Page One: Where New and Noteworthy Books Begin

by
Staff
From the September/October 2015 issue of
Poets & Writers Magazine

Oh pussycat, I’m so glad to hear your voice,’ the girl’s mother said on the telephone.” Purity (Farrar, Straus and Giroux, September 2015) by Jonathan Franzen. Ninth book, fifth novel. Agent: Susan Golomb. Editor: Jonathan Galassi. Publicist: Jeff Seroy.

“My midway journey, my emancipated eyes / like runaways, exposed, and the row homes stacked / again, colorless drab LEGO blocks.” Roll Deep (Norton, August 2015) by Major Jackson. Fourth book, poetry collection. Agent: None. Editor: Jill Bialosky. Publicist: Lauren Maturo.

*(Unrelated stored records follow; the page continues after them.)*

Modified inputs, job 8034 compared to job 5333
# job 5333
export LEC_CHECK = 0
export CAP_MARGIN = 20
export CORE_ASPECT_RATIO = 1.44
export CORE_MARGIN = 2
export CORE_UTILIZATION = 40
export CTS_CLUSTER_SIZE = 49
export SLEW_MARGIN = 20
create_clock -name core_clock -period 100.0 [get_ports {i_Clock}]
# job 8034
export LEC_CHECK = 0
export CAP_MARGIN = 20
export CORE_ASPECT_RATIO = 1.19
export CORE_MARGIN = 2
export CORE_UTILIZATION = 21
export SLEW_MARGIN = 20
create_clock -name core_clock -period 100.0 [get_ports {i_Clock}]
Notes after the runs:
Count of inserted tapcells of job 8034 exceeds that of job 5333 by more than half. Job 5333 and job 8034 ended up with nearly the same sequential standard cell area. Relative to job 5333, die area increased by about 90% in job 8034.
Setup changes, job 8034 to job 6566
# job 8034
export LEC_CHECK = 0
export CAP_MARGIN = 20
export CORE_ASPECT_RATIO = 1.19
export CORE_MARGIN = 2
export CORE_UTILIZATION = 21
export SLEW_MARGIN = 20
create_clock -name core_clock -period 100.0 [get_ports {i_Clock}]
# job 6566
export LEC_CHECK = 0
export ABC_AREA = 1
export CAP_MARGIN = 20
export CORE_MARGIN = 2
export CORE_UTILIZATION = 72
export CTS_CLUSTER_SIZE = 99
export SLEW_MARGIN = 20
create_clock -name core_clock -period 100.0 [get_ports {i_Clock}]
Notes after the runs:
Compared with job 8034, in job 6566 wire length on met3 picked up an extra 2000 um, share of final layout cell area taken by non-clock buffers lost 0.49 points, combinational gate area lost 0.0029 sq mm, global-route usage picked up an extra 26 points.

“In my earliest memory I’m three years old, running down the hall of our old house in Henderson, North Carolina, a small, gray-shingled one in a stand of oak trees on a hilltop overlooking Ruin Creek.” Barefoot to Avalon (Atlantic Monthly Press, August 2015) by David Payne. Sixth book, first memoir. Agent: Tina Bennett. Editor: Elisabeth Schmitz. Publicist: Deb Seager.

“Punting the prairie dog into the library was a mistake.” Gold Fame Citrus (Riverhead Books, September 2015) by Claire Vaye Watkins. Second book, first novel. Agent: Nicole Aragi. Editor: Rebecca Saletan. Publicist: Jynne Martin.

“Very little is known, though much has been written, about the true nature of the jinn, the creatures made of smokeless fire.” Two Years Eight Months and Twenty-Eight Nights (Random House, September 2015) by Salman Rushdie. Fifteenth book, tenth novel. Agent: Andrew Wylie. Editor: Will Murphy. Publicist: Barbara Fillon.

“I like the lady horses best, / how they make it all look easy, / like running 40 miles per hour / is as fun as taking a nap, or grass.” Bright Dead Things (Milkweed Editions, September 2015) by Ada Limón. Fourth book, poetry collection. Agent: None. Editor: Daniel Slager. Publicist: Casey O’Neil.

“A spring-fed creek ran through the ranch and so even in the harshest summer weeks there was a narrow lane of willows and green grass.” Half an Inch of Water (Graywolf Press, September 2015) by Percival Everett. Twenty-fifth book, fourth story collection. Agent: Melanie Jackson. Editor: Fiona McCrae. Publicist: Erin Kottke.

 “I saw someone coming in the distance, but couldn’t make / out who it was.” Dome of the Hidden Pavilion (Ecco, August 2015) by the late James Tate. Nineteenth book, seventeenth poetry collection. Agent: None. Editor: Daniel Halpern. Publicist: Martin Wilson. 

“A young man hiking through a forest is abruptly confronted with a fork in the path.” The Road Not Taken (Penguin Press, August 2015) by David Orr. Second book, essay collection. Agent: Betsy Lerner. Editor: Ann Godoff. Publicist: Yamil Anglada.

“Edward Darby knew that an artist’s work had the power to change the way in which art was perceived, for every successful artist must recreate the medium, but he did not know, each time he went to a new artist’s studio, if he’d ever find it.” The Prize (Counterpoint Press, September 2015) by Jill Bialosky. Eighth book, third novel. Agent: Sarah Chalfant. Editor: Dan Smetanka. Publicist: Megan Fishmann.

“I’m the best auctioneer in the world, but no one knows it because I’m a discreet sort of man.” The Story of My Teeth (Coffee House Press, September 2015) by Valeria Luiselli, translated from the Spanish by Christina MacSweeney. Third book, second novel. Agent: Laurence Laluyaux. Editor: Chris Fischbach. Publicist: Amelia Foster.

“And when I heft a tomato / in my hand, sere orange, seamed / with scar along the split, in September / the bush still blossoming but fruit / no longer sets— / what’s left is the last of the season.” Antidote for Night (BOA Editions, September 2015) by Marsha de la O. Second book, poetry collection. Agent: None. Editor: Peter Conners. Publicist: Jenna Fisher.